Comment by capybaralet on Disambiguating "alignment" and related notions · 2018-06-10T14:26:06.488Z · score: 2 (1 votes) · LW · GW

It seems like you are referring to daemons.

To the extent that daemons result from an AI actually doing a good job of optimizing the right reward function, I think we should just accept that as the best possible outcome.

To the extent that daemons result from an AI doing a bad job of optimizing the right reward function, that can be viewed as a problem with capabilities, not alignment. That doesn't mean we should ignore such problems; it's just out of scope.

Indeed, most people at MIRI seem to think that most of the difficulty of alignment is getting from "has X as explicit terminal goal" to "is actually trying to achieve X."

That seems like the wrong way of phrasing it to me. I would put it like "MIRI wants to figure out how to build properly 'consequentialist' agents, a capability they view us as currently lacking".

Comment by capybaralet on Disambiguating "alignment" and related notions · 2018-06-10T14:14:01.206Z · score: 2 (1 votes) · LW · GW

Can you please explain the distinction more succinctly, and say how it is related?

Comment by capybaralet on Disambiguating "alignment" and related notions · 2018-06-07T19:35:35.554Z · score: 4 (2 votes) · LW · GW

I don't think I was very clear; let me try to explain.

I mean different things by "intentions" and "terminal values" (and I think you do too?)

By "terminal values" I'm thinking of something like a reward function. If we literally just program an AI to have a particular reward function, then we know that it's terminal values are whatever that reward function expresses.

Whereas "trying to do what H wants it to do" I think encompasses a broader range of things, such as when R has uncertainty about the reward function, but "wants to learn the right one", or really just any case where R could reasonably be described as "trying to do what H wants it to do".

Talking about a "black box system" was probably a red herring.

Comment by capybaralet on Disambiguating "alignment" and related notions · 2018-06-07T18:47:43.057Z · score: 2 (1 votes) · LW · GW

Another way of putting it: A parochially aligned AI (for task T) needs to understand task T, but doesn't need to have common sense "background values" like "don't kill anyone".

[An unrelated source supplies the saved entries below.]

### config.mk
export PLATFORM = sky130hd
export DESIGN_NAME = ccd4_phase_seq
export DESIGN_NICKNAME = d
export VERILOG_FILES = /design/src/rtl/ccd4_pkg.sv /design/src/rtl/ccd4_dwell_timer.sv /design/src/rtl/ccd4_shift_counter.sv /design/src/rtl/ccd4_gate_reg.sv /design/src/rtl/ccd4_phase_seq.sv
export SDC_FILE = /design/constraint.sdc
export NUM_CORES = 1
export LEC_CHECK = 0
export ABC_AREA = 1
export BUFFER_PORTS_ARGS = -buffer_cell sky130_fd_sc_hd__buf_2
export CORE_MARGIN = 2
export CORE_UTILIZATION = 59
export CTS_BUF_LIST = sky130_fd_sc_hd__clkbuf_8
export DETAILED_ROUTE_END_ITERATION = 7
export PLACE_DENSITY = 0.82
export SLEW_MARGIN = 20
export SYNTH_ARGS = -nofsm -noshare
export SYNTH_HDL_FRONTEND = slang
export SYNTH_SLANG_ARGS = --single-unit
### constraint.sdc
create_clock -name clk -period 2.5 [get_ports clk]
set_input_delay 0.25 -clock clk [delete_from_list [all_inputs] [get_ports clk]]
set_output_delay 0.25 -clock clk [all_outputs]
set_load 0.03 [all_outputs]
### src/rtl/ccd4_pkg.sv
package ccd4_pkg;
  typedef logic [3:0] gate_vec_t;
  // rest pattern: gates A and B high
  localparam gate_vec_t GATES_REST = 4'b0011;
  // last stage of a pixel cycle: gates D and A high
  localparam gate_vec_t GATES_WRAP = 4'b1001;

  function automatic gate_vec_t gates_step(input gate_vec_t g);
    return {g[2:0], g[3]};
  endfunction
endpackage

### src/rtl/ccd4_dwell_timer.sv
module ccd4_dwell_timer #(
  parameter int DWELL_W = 8
) (
  input  logic               clk,
  input  logic               rst,
  input  logic               load_i,
  input  logic [DWELL_W-1:0] dwell_i,
  input  logic               run_i,
  output logic               tick_o
);
  localparam logic [DWELL_W-1:0] ONE = DWELL_W'(1);

  logic [DWELL_W-1:0] len_q, cnt_q, eff_len;

  assign eff_len = (dwell_i == '0) ? ONE : dwell_i;
  assign tick_o  = run_i && (cnt_q == '0);

  always_ff @(posedge clk) begin
    if (rst) begin
      len_q <= ONE;
      cnt_q <= '0;
    end else if (load_i) begin
      len_q <= eff_len;
      cnt_q <= eff_len - ONE;
    end else if (run_i) begin
      if (cnt_q == '0) cnt_q <= len_q - ONE;
      else             cnt_q <= cnt_q - ONE;
    end
  end

  assert_len_nonzero_R4: assert property (@(posedge clk) disable iff (rst)
    len_q != '0);
endmodule

### src/rtl/ccd4_shift_counter.sv
module ccd4_shift_counter #(
  parameter int SHIFT_W = 11
) (
  input  logic               clk,
  input  logic               rst,
  input  logic               load_i,
  input  logic [SHIFT_W-1:0] count_i,
  input  logic               dec_i,
  output logic               last_o
);
  logic [SHIFT_W-1:0] rem_q;

  assign last_o = (rem_q == SHIFT_W'(1));

  always_ff @(posedge clk) begin
    if (rst)         rem_q <= '0;
    else if (load_i) rem_q <= count_i;
    else if (dec_i)  rem_q <= rem_q - SHIFT_W'(1);
  end

  assert_no_underflow_R8: assert property (@(posedge clk) disable iff (rst)
    dec_i |-> rem_q != '0);
endmodule

### src/rtl/ccd4_gate_reg.sv
module ccd4_gate_reg
  import ccd4_pkg::*;
(
  input  logic      clk,
  input  logic      rst,
  input  logic      adv_i,
  output gate_vec_t gate_o
);
  gate_vec_t gate_q;

  always_ff @(posedge clk) begin
    if (rst)        gate_q <= GATES_REST;
    else if (adv_i) gate_q <= gates_step(gate_q);
  end

  assign gate_o = gate_q;

  assert_pair_adjacent_R3: assert property (@(posedge clk) disable iff (rst)
    gate_q inside {4'b0011, 4'b0110, 4'b1100, 4'b1001});
  assert_one_rise_one_fall_R3: assert property (@(posedge clk) disable iff (rst)
    (gate_q != $past(gate_q)) |->
      ($countones(gate_q & ~$past(gate_q)) == 1 &&
       $countones(~gate_q & $past(gate_q)) == 1));
endmodule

Narrow AIs might require parochial alignment techniques in order to learn to perform tasks that we don't know how to write a good reward function for. And we might try to combine parochial alignment with capability control in order to get something like a genie without having to teach it background values. When/whether that would be a good idea is unclear ATM.

Comment by capybaralet on Disambiguating "alignment" and related notions · 2018-06-07T18:43:13.704Z · score: 2 (1 votes) · LW · GW

It doesn't *necessarily*. But it sounds like what you're thinking of here is some form of "sufficient alignment".

The point is that you could give an AI a reward function that leads it to be a good personal assistant program, so long as it remains restricted to doing the sort of things we expect a personal assistant program to do, and isn't doing things like manipulating the stock market when you ask it to invest some money for you (unless that's what you expect from a personal assistant). If it knows it could do things like that, but doesn't want to, then it's more like something sufficiently aligned. If it doesn't do such things because it doesn't realize they are possibilities (yet), or because it hasn't figured out a good way to use it's actuators to have that kind of effect (yet), because you've done a good job boxing it, then it's more like "parochially aligned".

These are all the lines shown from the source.